### MATERIAL TO PROCESS ###

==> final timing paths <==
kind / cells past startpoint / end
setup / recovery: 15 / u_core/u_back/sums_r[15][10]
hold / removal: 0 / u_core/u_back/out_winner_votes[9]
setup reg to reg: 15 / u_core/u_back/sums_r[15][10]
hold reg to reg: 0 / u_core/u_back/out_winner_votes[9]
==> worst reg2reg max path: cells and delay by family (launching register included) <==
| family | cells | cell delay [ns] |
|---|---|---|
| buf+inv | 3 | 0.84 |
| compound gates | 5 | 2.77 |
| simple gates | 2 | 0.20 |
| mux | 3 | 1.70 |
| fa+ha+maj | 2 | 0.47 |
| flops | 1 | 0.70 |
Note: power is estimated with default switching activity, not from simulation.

###
### MATERIAL TO PROCESS ###

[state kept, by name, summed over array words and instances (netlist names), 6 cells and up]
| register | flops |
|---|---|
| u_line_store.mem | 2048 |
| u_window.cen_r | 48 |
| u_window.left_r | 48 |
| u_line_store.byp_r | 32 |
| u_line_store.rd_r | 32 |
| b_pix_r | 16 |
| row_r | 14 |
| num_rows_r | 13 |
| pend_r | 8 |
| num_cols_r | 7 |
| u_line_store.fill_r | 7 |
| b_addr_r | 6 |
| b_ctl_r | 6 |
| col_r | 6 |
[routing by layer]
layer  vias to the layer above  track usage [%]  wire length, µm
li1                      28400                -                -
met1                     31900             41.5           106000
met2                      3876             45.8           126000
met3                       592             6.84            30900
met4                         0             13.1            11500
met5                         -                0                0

###
### MATERIAL TO PROCESS ###

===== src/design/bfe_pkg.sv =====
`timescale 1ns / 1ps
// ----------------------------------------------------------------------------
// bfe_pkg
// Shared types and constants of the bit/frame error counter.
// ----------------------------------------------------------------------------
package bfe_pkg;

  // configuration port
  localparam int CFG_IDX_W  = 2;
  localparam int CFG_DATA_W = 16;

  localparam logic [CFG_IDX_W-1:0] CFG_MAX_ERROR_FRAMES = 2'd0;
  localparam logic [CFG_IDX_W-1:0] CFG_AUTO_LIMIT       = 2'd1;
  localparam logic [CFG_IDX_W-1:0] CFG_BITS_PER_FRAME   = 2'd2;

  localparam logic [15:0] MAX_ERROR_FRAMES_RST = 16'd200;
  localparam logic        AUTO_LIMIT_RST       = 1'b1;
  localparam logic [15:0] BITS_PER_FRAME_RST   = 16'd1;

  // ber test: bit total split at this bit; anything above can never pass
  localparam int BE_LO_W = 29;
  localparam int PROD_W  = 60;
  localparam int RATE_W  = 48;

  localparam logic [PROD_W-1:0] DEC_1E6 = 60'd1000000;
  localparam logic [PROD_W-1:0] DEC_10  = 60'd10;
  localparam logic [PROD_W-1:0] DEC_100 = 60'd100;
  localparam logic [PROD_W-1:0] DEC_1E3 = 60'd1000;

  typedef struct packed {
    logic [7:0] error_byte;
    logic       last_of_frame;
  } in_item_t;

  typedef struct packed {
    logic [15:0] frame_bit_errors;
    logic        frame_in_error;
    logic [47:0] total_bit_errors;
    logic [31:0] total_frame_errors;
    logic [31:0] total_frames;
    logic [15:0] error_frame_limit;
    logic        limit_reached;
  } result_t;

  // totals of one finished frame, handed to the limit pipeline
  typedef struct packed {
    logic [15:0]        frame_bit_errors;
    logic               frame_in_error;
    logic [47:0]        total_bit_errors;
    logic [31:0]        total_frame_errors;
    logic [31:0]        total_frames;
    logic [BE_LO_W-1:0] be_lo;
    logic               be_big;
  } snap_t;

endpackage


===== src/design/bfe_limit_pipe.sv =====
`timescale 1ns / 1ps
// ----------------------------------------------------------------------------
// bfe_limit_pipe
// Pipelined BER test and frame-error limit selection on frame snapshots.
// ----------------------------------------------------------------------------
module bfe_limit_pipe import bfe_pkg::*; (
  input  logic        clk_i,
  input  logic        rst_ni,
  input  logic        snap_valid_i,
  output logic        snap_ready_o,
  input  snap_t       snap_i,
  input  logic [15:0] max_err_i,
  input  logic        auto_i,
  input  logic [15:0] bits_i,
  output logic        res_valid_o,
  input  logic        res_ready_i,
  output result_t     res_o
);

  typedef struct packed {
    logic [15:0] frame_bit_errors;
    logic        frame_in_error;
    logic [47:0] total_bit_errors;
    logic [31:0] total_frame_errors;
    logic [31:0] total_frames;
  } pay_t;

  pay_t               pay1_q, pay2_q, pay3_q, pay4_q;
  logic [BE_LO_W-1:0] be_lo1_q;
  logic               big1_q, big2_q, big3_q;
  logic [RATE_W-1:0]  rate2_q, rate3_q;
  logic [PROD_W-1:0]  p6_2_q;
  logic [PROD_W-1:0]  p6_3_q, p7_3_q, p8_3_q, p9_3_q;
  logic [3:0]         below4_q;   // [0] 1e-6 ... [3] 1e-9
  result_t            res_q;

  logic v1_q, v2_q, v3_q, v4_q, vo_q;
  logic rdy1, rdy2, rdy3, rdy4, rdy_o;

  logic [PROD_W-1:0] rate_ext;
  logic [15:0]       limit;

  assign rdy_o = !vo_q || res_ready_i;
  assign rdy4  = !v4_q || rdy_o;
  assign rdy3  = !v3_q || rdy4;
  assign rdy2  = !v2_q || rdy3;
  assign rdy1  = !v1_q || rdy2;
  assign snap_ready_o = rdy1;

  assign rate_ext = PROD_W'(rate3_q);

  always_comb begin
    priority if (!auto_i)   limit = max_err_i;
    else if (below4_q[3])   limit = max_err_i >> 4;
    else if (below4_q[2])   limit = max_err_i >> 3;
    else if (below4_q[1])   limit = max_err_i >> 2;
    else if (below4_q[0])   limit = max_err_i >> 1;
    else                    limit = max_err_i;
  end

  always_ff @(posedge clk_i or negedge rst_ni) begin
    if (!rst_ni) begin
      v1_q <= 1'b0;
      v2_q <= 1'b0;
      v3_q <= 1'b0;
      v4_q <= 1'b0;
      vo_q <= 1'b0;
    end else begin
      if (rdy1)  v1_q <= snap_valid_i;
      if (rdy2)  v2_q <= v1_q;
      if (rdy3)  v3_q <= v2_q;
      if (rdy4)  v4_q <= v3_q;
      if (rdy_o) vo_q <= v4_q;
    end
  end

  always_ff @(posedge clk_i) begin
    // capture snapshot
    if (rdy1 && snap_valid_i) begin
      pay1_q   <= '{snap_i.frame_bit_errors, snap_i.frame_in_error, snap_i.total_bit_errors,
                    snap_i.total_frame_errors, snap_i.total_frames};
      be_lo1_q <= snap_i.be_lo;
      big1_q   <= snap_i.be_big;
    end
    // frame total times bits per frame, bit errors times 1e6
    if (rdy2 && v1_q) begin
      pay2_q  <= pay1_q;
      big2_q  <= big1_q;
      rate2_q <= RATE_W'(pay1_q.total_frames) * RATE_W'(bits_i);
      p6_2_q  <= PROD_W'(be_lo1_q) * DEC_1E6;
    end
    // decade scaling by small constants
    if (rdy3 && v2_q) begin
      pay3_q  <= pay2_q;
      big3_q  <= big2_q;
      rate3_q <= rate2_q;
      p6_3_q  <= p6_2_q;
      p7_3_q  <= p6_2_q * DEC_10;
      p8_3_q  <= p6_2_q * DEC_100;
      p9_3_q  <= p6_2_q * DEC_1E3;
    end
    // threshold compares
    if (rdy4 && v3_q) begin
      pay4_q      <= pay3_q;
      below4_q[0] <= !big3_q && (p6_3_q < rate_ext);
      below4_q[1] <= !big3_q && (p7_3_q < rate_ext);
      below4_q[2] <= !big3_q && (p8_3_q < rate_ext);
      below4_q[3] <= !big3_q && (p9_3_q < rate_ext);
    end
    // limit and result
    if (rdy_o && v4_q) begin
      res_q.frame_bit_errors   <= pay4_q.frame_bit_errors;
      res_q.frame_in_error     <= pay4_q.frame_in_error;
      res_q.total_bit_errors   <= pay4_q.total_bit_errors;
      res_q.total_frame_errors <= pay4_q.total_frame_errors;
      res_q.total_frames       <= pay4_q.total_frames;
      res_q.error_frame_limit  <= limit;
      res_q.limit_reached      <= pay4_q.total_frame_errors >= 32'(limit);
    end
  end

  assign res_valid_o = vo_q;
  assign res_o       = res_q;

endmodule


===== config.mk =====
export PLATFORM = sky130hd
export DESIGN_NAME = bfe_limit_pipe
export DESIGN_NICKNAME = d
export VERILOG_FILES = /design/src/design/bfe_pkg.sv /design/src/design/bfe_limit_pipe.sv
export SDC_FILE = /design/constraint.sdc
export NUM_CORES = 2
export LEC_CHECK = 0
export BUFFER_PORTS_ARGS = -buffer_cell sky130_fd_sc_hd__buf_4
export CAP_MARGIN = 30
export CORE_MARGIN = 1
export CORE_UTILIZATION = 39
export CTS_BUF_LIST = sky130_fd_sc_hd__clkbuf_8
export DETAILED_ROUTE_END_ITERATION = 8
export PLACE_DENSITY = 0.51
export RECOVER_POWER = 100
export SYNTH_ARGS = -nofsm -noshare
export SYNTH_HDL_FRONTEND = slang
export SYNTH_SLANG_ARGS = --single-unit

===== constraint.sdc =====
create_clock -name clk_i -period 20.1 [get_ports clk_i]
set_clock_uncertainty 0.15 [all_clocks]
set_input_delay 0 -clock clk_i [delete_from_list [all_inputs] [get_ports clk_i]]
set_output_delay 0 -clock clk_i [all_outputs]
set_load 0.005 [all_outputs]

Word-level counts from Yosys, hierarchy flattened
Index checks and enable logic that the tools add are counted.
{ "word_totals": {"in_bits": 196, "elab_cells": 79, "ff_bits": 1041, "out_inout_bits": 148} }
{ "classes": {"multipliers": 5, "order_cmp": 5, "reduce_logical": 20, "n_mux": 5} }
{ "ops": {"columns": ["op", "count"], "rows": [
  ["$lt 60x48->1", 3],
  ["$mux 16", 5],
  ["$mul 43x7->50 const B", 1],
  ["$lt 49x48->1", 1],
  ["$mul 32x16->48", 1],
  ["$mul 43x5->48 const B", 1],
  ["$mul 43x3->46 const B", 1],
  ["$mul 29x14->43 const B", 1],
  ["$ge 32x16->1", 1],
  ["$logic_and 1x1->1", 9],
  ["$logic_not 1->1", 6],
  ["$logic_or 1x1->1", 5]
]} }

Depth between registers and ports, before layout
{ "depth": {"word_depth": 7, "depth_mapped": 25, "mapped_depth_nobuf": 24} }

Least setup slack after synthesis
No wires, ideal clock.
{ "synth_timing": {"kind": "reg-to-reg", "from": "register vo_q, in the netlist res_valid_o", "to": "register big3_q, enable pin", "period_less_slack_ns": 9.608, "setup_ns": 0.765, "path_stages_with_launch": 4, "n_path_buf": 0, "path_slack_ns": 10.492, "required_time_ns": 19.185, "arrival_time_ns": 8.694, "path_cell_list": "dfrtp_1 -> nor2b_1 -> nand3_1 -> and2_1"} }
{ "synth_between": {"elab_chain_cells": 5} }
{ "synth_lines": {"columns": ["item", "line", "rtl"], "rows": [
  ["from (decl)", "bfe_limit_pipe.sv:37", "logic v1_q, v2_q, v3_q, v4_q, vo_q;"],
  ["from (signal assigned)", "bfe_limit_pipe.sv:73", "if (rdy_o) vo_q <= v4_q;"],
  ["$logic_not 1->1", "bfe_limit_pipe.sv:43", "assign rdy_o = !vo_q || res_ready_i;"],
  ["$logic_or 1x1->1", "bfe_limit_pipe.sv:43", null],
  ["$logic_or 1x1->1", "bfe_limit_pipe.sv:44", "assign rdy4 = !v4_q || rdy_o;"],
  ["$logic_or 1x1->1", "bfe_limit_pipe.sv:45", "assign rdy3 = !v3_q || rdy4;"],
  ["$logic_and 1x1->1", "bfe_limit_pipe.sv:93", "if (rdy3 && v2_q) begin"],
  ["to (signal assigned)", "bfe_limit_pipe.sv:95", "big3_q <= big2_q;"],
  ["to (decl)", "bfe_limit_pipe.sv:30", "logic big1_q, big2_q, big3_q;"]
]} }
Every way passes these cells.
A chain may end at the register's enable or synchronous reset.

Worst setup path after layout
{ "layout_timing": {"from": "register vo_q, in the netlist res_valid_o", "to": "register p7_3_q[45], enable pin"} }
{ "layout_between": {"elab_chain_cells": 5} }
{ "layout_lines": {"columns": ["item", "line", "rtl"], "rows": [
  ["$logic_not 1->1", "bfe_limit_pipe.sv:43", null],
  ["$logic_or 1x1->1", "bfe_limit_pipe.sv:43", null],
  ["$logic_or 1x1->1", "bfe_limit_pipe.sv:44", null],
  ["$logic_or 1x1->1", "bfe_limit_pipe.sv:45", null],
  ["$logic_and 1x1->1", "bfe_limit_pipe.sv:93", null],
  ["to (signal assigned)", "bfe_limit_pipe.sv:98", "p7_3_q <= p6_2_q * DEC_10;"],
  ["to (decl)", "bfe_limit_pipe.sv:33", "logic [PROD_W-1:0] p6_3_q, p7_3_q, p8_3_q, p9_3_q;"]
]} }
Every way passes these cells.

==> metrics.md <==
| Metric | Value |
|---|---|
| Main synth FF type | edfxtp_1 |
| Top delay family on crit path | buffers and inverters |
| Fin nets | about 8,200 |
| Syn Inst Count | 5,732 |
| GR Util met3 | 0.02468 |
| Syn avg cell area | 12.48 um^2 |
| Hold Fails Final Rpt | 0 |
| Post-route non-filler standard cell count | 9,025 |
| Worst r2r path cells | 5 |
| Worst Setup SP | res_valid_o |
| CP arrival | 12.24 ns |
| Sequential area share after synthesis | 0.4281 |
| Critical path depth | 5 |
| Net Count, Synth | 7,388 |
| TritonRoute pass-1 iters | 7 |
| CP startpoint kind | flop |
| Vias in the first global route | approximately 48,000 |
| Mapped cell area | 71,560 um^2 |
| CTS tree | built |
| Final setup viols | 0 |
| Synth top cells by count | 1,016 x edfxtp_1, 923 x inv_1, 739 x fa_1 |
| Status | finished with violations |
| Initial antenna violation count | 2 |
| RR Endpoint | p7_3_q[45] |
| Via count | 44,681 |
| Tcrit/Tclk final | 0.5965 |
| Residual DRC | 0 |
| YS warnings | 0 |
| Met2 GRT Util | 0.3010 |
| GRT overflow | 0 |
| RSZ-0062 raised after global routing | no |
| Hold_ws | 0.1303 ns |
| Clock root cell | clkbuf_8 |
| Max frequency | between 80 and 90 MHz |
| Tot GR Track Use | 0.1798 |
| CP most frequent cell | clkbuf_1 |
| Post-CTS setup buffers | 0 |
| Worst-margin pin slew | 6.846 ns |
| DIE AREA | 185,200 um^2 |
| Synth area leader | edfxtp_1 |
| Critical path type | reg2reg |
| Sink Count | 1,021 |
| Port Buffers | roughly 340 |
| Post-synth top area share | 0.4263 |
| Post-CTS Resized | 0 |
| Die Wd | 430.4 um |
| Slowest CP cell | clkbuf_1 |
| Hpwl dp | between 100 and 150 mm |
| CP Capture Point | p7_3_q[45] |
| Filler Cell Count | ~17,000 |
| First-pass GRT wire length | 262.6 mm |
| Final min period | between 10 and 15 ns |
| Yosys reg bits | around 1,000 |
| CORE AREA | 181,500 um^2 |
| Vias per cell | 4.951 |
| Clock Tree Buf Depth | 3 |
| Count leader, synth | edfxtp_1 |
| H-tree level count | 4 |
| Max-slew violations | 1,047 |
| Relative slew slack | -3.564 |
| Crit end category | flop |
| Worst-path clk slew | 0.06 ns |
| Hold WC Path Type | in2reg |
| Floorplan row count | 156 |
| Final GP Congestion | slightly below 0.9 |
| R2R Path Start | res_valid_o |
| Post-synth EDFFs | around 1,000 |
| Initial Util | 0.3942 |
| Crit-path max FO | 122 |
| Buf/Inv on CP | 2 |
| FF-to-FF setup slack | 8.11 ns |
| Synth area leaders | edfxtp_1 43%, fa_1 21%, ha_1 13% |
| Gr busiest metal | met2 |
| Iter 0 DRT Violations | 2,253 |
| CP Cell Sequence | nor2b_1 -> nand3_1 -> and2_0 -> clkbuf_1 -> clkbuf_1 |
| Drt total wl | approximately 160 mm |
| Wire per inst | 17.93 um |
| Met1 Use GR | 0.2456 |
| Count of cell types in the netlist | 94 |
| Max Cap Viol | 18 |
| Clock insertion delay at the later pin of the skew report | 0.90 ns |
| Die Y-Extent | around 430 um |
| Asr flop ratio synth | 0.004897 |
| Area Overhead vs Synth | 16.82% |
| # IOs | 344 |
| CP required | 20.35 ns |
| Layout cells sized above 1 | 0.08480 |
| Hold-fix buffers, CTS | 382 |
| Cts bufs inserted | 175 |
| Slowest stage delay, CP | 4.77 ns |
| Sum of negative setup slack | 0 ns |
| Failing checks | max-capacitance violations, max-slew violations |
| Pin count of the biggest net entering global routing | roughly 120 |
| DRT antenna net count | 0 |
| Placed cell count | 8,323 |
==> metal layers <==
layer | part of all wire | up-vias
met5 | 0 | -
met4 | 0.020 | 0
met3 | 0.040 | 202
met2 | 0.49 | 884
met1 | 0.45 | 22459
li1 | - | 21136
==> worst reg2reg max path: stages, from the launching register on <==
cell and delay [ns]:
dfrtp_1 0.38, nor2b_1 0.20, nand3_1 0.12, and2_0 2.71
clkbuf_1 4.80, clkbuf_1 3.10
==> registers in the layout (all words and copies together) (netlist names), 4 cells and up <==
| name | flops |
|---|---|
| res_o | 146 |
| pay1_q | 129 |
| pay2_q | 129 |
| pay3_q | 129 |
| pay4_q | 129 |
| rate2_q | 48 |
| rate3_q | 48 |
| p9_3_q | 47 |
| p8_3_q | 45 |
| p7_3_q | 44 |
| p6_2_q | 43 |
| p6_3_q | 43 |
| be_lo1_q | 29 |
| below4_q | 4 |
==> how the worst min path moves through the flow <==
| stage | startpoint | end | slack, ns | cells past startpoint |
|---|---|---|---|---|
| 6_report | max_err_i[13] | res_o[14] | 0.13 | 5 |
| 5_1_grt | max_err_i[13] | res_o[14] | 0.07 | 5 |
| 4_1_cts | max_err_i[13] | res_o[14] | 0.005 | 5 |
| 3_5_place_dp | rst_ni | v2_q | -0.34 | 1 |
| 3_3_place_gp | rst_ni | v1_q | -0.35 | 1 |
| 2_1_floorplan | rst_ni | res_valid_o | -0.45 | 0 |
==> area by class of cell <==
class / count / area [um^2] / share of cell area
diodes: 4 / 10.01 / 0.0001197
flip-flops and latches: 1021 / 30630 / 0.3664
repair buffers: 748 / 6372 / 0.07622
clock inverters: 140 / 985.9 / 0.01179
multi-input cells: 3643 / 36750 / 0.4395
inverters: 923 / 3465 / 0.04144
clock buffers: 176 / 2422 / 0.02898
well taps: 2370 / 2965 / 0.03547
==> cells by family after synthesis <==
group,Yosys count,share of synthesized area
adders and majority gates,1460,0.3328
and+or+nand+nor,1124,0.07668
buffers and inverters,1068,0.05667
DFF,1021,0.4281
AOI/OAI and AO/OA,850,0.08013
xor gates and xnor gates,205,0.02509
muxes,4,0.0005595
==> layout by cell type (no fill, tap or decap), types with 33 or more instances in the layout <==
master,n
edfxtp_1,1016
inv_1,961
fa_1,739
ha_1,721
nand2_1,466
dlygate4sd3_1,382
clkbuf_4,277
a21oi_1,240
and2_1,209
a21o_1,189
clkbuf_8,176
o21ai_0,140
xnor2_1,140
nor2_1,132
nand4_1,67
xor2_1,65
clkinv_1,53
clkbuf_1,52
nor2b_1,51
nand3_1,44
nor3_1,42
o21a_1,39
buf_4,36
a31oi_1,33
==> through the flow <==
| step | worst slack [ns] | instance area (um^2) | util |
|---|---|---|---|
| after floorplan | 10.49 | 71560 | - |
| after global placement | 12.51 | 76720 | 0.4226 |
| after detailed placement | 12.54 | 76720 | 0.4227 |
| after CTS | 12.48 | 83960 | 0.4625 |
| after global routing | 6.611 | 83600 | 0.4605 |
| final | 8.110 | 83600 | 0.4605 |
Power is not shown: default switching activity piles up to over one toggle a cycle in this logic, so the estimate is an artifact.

###

» EXERCISE DIRECTIONS
Only one stretch of the data above is needed. Restate it word for word, from the line containing "final timing paths" through the line containing "hold reg to", both ends included.

» SOLUTION TO THE EXERCISE
==> final timing paths <==
kind / cells past startpoint / end
setup / recovery: 15 / u_core/u_back/sums_r[15][10]
hold / removal: 0 / u_core/u_back/out_winner_votes[9]
setup reg to reg: 15 / u_core/u_back/sums_r[15][10]
hold reg to reg: 0 / u_core/u_back/out_winner_votes[9]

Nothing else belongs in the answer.